For service design practice, this means understanding what graphs can represent - relational depth, concurrency, network effects, alternative pathways - because designers need to understand the limits of inherited representational tools. A journey map might be entirely appropriate for designing the customer-facing experience of booking an outpatient appointment. It might be wholly inadequate for reasoning about how a decision support system should distribute scarce appointments across multiple service users whose pathways are interdependent - which is the problem that arises whenever a health system tries to coordinate patient flow across services, and the reason that the pathway management tools I have worked with struggle to move beyond being, as one colleague put it, "a very fancy diagram of the pathway".
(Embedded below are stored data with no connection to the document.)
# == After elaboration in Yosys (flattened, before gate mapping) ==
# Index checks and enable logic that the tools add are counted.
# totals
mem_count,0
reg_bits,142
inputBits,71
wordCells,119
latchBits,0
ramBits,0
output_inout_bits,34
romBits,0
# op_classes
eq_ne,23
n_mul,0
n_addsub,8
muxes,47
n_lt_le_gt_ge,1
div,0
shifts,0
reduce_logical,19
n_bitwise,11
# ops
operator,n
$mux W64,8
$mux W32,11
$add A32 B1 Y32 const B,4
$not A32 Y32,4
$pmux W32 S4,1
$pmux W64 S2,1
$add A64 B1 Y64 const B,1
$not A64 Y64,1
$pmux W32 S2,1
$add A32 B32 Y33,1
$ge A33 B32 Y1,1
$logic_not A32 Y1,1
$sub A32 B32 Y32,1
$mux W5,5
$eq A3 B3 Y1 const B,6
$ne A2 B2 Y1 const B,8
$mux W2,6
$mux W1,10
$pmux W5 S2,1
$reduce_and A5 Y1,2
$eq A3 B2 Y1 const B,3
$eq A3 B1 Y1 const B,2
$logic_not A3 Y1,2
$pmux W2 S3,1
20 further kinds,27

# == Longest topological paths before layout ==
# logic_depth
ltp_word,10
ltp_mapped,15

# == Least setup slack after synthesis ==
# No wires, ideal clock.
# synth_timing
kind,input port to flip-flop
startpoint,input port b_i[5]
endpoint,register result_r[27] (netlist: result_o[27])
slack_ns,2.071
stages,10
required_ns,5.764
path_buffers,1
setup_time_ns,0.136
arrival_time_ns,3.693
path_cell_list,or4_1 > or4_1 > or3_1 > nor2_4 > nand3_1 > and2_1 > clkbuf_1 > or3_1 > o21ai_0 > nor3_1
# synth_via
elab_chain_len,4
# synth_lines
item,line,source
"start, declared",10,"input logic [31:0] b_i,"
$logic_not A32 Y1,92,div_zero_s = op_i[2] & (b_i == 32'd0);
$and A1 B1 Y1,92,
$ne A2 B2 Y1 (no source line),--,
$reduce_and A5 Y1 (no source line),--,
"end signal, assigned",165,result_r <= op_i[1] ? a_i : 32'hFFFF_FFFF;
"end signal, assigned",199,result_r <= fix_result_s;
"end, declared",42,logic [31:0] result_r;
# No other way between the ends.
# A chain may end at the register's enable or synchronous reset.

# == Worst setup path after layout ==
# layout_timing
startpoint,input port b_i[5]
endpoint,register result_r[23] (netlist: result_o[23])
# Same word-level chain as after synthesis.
<file path="config.mk">
export PLATFORM = sky130hd
export DESIGN_NAME = biquad8_coeff_loader
export DESIGN_NICKNAME = d
export VERILOG_FILES = /design/src/rtl/biquad8_coeff_loader.sv
export SDC_FILE = /design/constraint.sdc
export NUM_CORES = 1
export LEC_CHECK = 0
export ABC_AREA = 1
export CORE_ASPECT_RATIO = 0.7
export CORE_MARGIN = 5
export CORE_UTILIZATION = 36
export DETAILED_ROUTE_END_ITERATION = 8
export MAX_ROUTING_LAYER = met4
export PLACE_DENSITY = 0.73
export SYNTH_ARGS = -nofsm -noshare
export SYNTH_HDL_FRONTEND = slang
export SYNTH_SLANG_ARGS = --single-unit
</file>
<file path="constraint.sdc">
create_clock -name clk -period 2.85 [get_ports clk]
set_input_delay 0.4275 -clock clk [delete_from_list [all_inputs] [get_ports clk]]
set_output_delay 0.4275 -clock clk [all_outputs]
set_load 0.005 [all_outputs]
</file>
<file path="src/rtl/arb_rr_3.sv">
// Round-robin arbiter for three packet requesters sharing one 3:1 mux and one
// downstream valid/ready stream; grant locks until last beat or stall timeout.
module arb_rr_3 #(
  parameter int DATA_WIDTH = 8,
  parameter int TIMEOUT    = 16
) (
  input  logic                  clk_i,
  input  logic                  s_rst_i,
  input  logic [2:0]            req_valid_i,
  input  logic [2:0]            req_last_i,
  input  logic [DATA_WIDTH-1:0] req_data_0_i,
  input  logic [DATA_WIDTH-1:0] req_data_1_i,
  input  logic [DATA_WIDTH-1:0] req_data_2_i,
  output logic [2:0]            req_ready_o,
  output logic                  m_valid_o,
  output logic                  m_last_o,
  output logic [DATA_WIDTH-1:0] m_data_o,
  input  logic                  m_ready_i,
  output logic [1:0]            select_o,
  output logic [2:0]            grant_o,
  output logic                  busy_o,
  output logic                  timeout_o
);

  localparam int CNT_W = (TIMEOUT > 0) ? $clog2(TIMEOUT + 1) : 1;
  localparam logic [CNT_W-1:0] CNT_MAX = {CNT_W{1'b1}};
  localparam logic [CNT_W-1:0] CNT_HIT = CNT_W'(TIMEOUT - 1);

  typedef enum logic {IDLE, LOCK} state_t;

  state_t           state, state_nxt;
  logic [1:0]       g, g_nxt, ptr, ptr_nxt;
  logic [1:0]       cand1, cand2;
  logic [CNT_W-1:0] cnt, cnt_nxt;
  logic [2:0]       grant, grant_nxt;
  logic             tmo_nxt;
  logic             g_vld, g_lst, tmo_hit;

  function automatic logic [1:0] inc3(input logic [1:0] i);
    return (i == 2'd2) ? 2'd0 : i + 2'd1;
  endfunction

  function automatic logic [2:0] onehot(input logic [1:0] i);
    case (i)
      2'd0:    return 3'b001;
      2'd1:    return 3'b010;
      default: return 3'b100;
    endcase
  endfunction

  function automatic logic pick(input logic [2:0] v, input logic [1:0] i);
    case (i)
      2'd0:    return v[0];
      2'd1:    return v[1];
      default: return v[2];
    endcase
  endfunction

  always_comb begin
    g_vld   = pick(req_valid_i, g);
    g_lst   = pick(req_last_i, g);
    // A stall only counts toward release when the granted source has gone quiet.
    tmo_hit = (TIMEOUT > 0) && !g_vld && (cnt == CNT_HIT);
    cand1   = inc3(ptr);
    cand2   = inc3(cand1);
  end

  always_comb begin
    case (g)
      2'd0:    m_data_o = req_data_0_i;
      2'd1:    m_data_o = req_data_1_i;
      default: m_data_o = req_data_2_i;
    endcase
  end

  always_comb begin
    state_nxt   = state;
    g_nxt       = g;
    ptr_nxt     = ptr;
    cnt_nxt     = cnt;
    grant_nxt   = grant;
    tmo_nxt     = 1'b0;
    m_valid_o   = 1'b0;
    m_last_o    = 1'b0;
    req_ready_o = 3'b000;
    case (state)
      IDLE: begin
        cnt_nxt = '0;
        if (|req_valid_i) begin
          if (pick(req_valid_i, ptr))        g_nxt = ptr;
          else if (pick(req_valid_i, cand1)) g_nxt = cand1;
          else                               g_nxt = cand2;
          state_nxt = LOCK;
          grant_nxt = onehot(g_nxt);
        end
      end
      default: begin
        m_valid_o   = g_vld;
        m_last_o    = g_lst;
        req_ready_o = onehot(g) & {3{m_ready_i}};
        if (g_vld && m_ready_i && g_lst) begin
          state_nxt = IDLE;
          ptr_nxt   = inc3(g);
          cnt_nxt   = '0;
          grant_nxt = 3'b000;
        end else if (tmo_hit) begin
          state_nxt = IDLE;
          ptr_nxt   = inc3(g);
          cnt_nxt   = '0;
          grant_nxt = 3'b000;
          tmo_nxt   = 1'b1;
        end else if (g_vld) begin
          cnt_nxt = '0;
        end else if (cnt != CNT_MAX) begin
          cnt_nxt = cnt + 1'b1;
        end
      end
    endcase
  end

  always_ff @(posedge clk_i) begin
    if (s_rst_i) begin
      state     <= IDLE;
      g         <= 2'd0;
      ptr       <= 2'd0;
      cnt       <= '0;
      grant     <= 3'b000;
      timeout_o <= 1'b0;
    end else begin
      state     <= state_nxt;
      g         <= g_nxt;
      ptr       <= ptr_nxt;
      cnt       <= cnt_nxt;
      grant     <= grant_nxt;
      timeout_o <= tmo_nxt;
    end
  end

  assign select_o = g;
  assign grant_o  = grant;
  assign busy_o   = (state == LOCK);

endmodule

</file>
<file path="config.mk">
export PLATFORM = sky130hd
export DESIGN_NAME = arb_rr_3
export DESIGN_NICKNAME = d
export VERILOG_FILES = /design/src/rtl/arb_rr_3.sv
export SDC_FILE = /design/constraint.sdc
export NUM_CORES = 1
export LEC_CHECK = 0
export BUFFER_PORTS_ARGS = -buffer_cell sky130_fd_sc_hd__clkbuf_2
export CAP_MARGIN = 10
export CORE_MARGIN = 1.5
export CORE_UTILIZATION = 30
export DETAILED_ROUTE_END_ITERATION = 10
export SLEW_MARGIN = 20
export SYNTH_ARGS = -nofsm -noshare
export SYNTH_HDL_FRONTEND = slang
export SYNTH_SLANG_ARGS = --single-unit
</file>
<file path="constraint.sdc">
create_clock -name clk_i -period 2.2 [get_ports clk_i]
set_input_delay 0.22 -clock clk_i [delete_from_list [all_inputs] [get_ports clk_i]]
set_output_delay 0.22 -clock clk_i [all_outputs]
set_load 0.05 [all_outputs]
</file>
==> flow_summary.ini <==
[finish]
n_fill_cell = 313
antenna_cells = 0
drive_gt1_frac = 0.444
final_common_cell = clkbuf_2
ff_latch_area_um2 = 280
mostFrequentLayoutCells = clkbuf_2 (52), dfxtp_1 (14), nand2_1 (13)
nets = 199
area_delta_synth_final_pct = 36.7
multiInputGateArea_um2 = 632

[routing]
dr.first_iter.drc_count = 26
via_count = 992
drc_errors = 0
drt.antenna.violating_nets = 0
wl_per_cell_um = 10.9
finalWirelength_um = 2250
first_pass_iters = 3
via_per_inst = 4.82

[power]
vdd_drop_max_mv = 0.277
power_per_cell_area_mw_per_mm2 = 573
leakagePower_nw = 0.590

[floorplanning]
dieArea_mm2 = 0.00349
pin_count = 53
core_mm2 = 0.00303
die_h_um = 59.1
rows = 20
die_w_um = 59.1
start_util = 0.312

[critical_path]
crit_arrival_ns = 1.63
crit_fanout = 15
cp_cell_sequence = buf_4 -> and3_1 -> clkbuf_2
crit_buf_inv = 2
cpMaxStageDelayCell = dfxtp_1
worstPathRequired_ns = 1.98
path_class = reg2out
start_kind = flip-flop
cp_slowest_stage_delay_ns = 0.63
cpLargestDelayFamily = flip-flops
cp-end-kind = primary output

[clocking]
cts_buffers = 3
clockBufferDepth = 2
path_clk_slew_ns = 0.09
htreeDepth = 1
clk_latency_ns = 0.28
cts_tree = yes
cts_resized = 0
ctsHoldBuffers = 0
root_buffer = clkbuf_4
cts_sinks = 14
cts_setup_buffers = 0

[timing]
setup_slack_ns = 0.347
fmax_mhz = 540
relSlewSlack = 0.677
tns_ns = 0
maxSlewViolCount = 0
finalCritPeriodShare = 0.842
fin_skew_ns = 0.00672
rsz0062_at_grt = false
finalSetupViolCount = 0
hold_violations = 0
period_minus_slack_ns = 1.85
tightest_slew_ns = 0.484

[logic_synthesis]
synthesis.instances = 110
async_flop_share = 0
post_synth.cell_area_avg_um2 = 8.58
syn_nets = 146
syn_area_um2 = 943
ys_ff_latch = 14
yosys_most_used_dff = dfxtp_1
synth-seq-area-share = 0.297
synth-edff-count = 0
synth.distinct_cells = 39
synth_warnings = 0

[grt]
antenna_found_initial = 0
grtUsageTotal = 0.129
overflow = 0
grt_pass1_wl_um = 3460
grt_pass1_vias = 858
grt_max_degree = 16

[placed_design]
pre_cts_slack_ns = 0.481
place_congestion = 0.754
portBuffers = 52
post-dp-hpwl_um = 1790

[hold_path]
min_path_type = in2reg

[status]
status = finished clean

[run]
drv_cap = 0
[metrics by stage]
stage	hold slack [ns]	utilization	total power [mW]	std cells	cell area (um^2)
3_5_place_dp	0.495	0.414	0.563	202	1250
4_1_cts	0.255	0.426	0.748	206	1290
2_1_floorplan	0.394	-	0.487	110	953
3_3_place_gp	0.497	0.414	0.560	202	1250
6_report	0.258	0.426	0.739	206	1290
5_1_grt	0.285	0.426	0.774	206	1290
[report_power, final]
| group | leakage (nW) | switching (mW) | total [mW] | internal (mW) |
|---|---|---|---|---|
| Combinational | 0.455 | 0.186 | 0.274 | 0.0880 |
| Clock | 0.0210 | 0.0835 | 0.184 | 0.101 |
| Sequential | 0.114 | 0.0173 | 0.281 | 0.264 |
[flip-flops by register name (all words and copies together), names as in the netlist]
signal and cells:
ptr 2, grant_o 3, select_o 2, timeout_o 1, busy_o 1, cnt 5
[path summary, 6_finish.rpt]
check                   start             end  slack [ns]  cells past startpoint
setup / recovery  select_o[1]  req_ready_o[2]        0.35                      3
hold / removal        s_rst_i     select_o[0]        0.26                      2
setup reg to reg       cnt[0]          cnt[2]        0.47                      5
hold reg to reg        cnt[3]          cnt[3]        0.52                      2
[worst register-to-register path: cells and delay by family (launching register included)]
family,cells,cell delay (ns)
fa+ha+maj,2,0.41
flops,1,0.34
simple gates,3,0.91
[synthesized netlist by cell type (3+ instances only)]
| cell type | instances | area share |
|---|---|---|
| a21oi_1 | 3 | 0.016 |
| buf_2 | 3 | 0.016 |
| dfxtp_1 | 14 | 0.30 |
| ha_1 | 3 | 0.040 |
| mux2i_1 | 11 | 0.12 |
| nand2_1 | 13 | 0.052 |
| nor2_1 | 8 | 0.032 |
| nor2b_1 | 3 | 0.020 |
| nor3_1 | 4 | 0.021 |
| o21ai_0 | 10 | 0.053 |
| or3b_2 | 3 | 0.028 |
[cells by family (layout without fill, tap and decap cells)]
| family | count (synthesis) | count (layout) | share of synthesized area |
|---|---|---|---|
| compound gates | 21 | 21 | 0.147 |
| xor+xnor | 3 | 3 | 0.0279 |
| fa+ha+maj | 3 | 3 | 0.0398 |
| buf+inv | 8 | 60 | 0.0438 |
| flops | 14 | 14 | 0.297 |
| mux | 14 | 14 | 0.163 |
| simple gates | 47 | 47 | 0.281 |
[per-layer routing]
metal,wire [um],global-route usage,vias to the layer above
met5,0,0,-
li1,-,-,502
met1,977,0.138,442
met3,214,0.0262,4
met4,29,0.0584,0
met2,1030,0.241,44
[final cells by class]
cell class,instances,share of cell area
Sequential cell,14,0.217
Inverter,1,0.00291
Timing Repair Buffer,55,0.219
Multi-Input combinational cell,88,0.490
Clock buffer,4,0.0281
Tap cell,44,0.0427
Note: power is estimated with default switching activity, not from simulation.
But there is also an opportunity. If knowledge graphs and relational data structures are the representational infrastructure that decision support systems use, then service design could work upstream - informing the ontological commitments that shape those structures. What entities and relations does a knowledge graph of service pathways include? What gets represented, and what gets silenced? Who decides what relations are semantically meaningful? These are design questions - questions about what matters, what should be visible, whose interests are served by particular representational choices - just asked in a different register than a typical service design conversation. The series has developed several formalisms that could support this work: statecharts for modelling concurrent service states, promise theory for modelling commitment structures, case grammar for modelling the semantic roles that entities play in service interactions. Knowledge graphs are the computational embodiment of these kinds of ontological commitment, and the design question is who gets to make them. Service design has the orientation - it asks whose interests are served, what gets made visible, what gets silenced. It does not yet have the representational tools to ask those questions in the register that knowledge graphs, graph embeddings, and neural networks operate in. That is the gap.

References

Burgess, M. (2017). A treatise on systems: Being a short treatise on the art and science of effective organization and management of work. Paxus Press.

Gärdenfors, P. (2000). Conceptual spaces: The geometry of thought. MIT Press.

Hamilton, W. L. (2020). Graph Representation Learning. Synthesis Lectures on Artificial Intelligence and Machine Learning. Morgan & Claypool.

Montagna, A. (2024). Knowledge Graphs Applied. Manning Publications.

Negro, A. (2021). Graph-Powered Machine Learning. Manning Publications.

Negro, A. & Kus, V. (2025). Knowledge Graphs and LLMs in Action. Manning Publications.

Schrodt, J. & Dudchenko, A. (2020). Graph-representation of patient data: A systematic literature review. Journal of Medical Systems, 44(4), 86.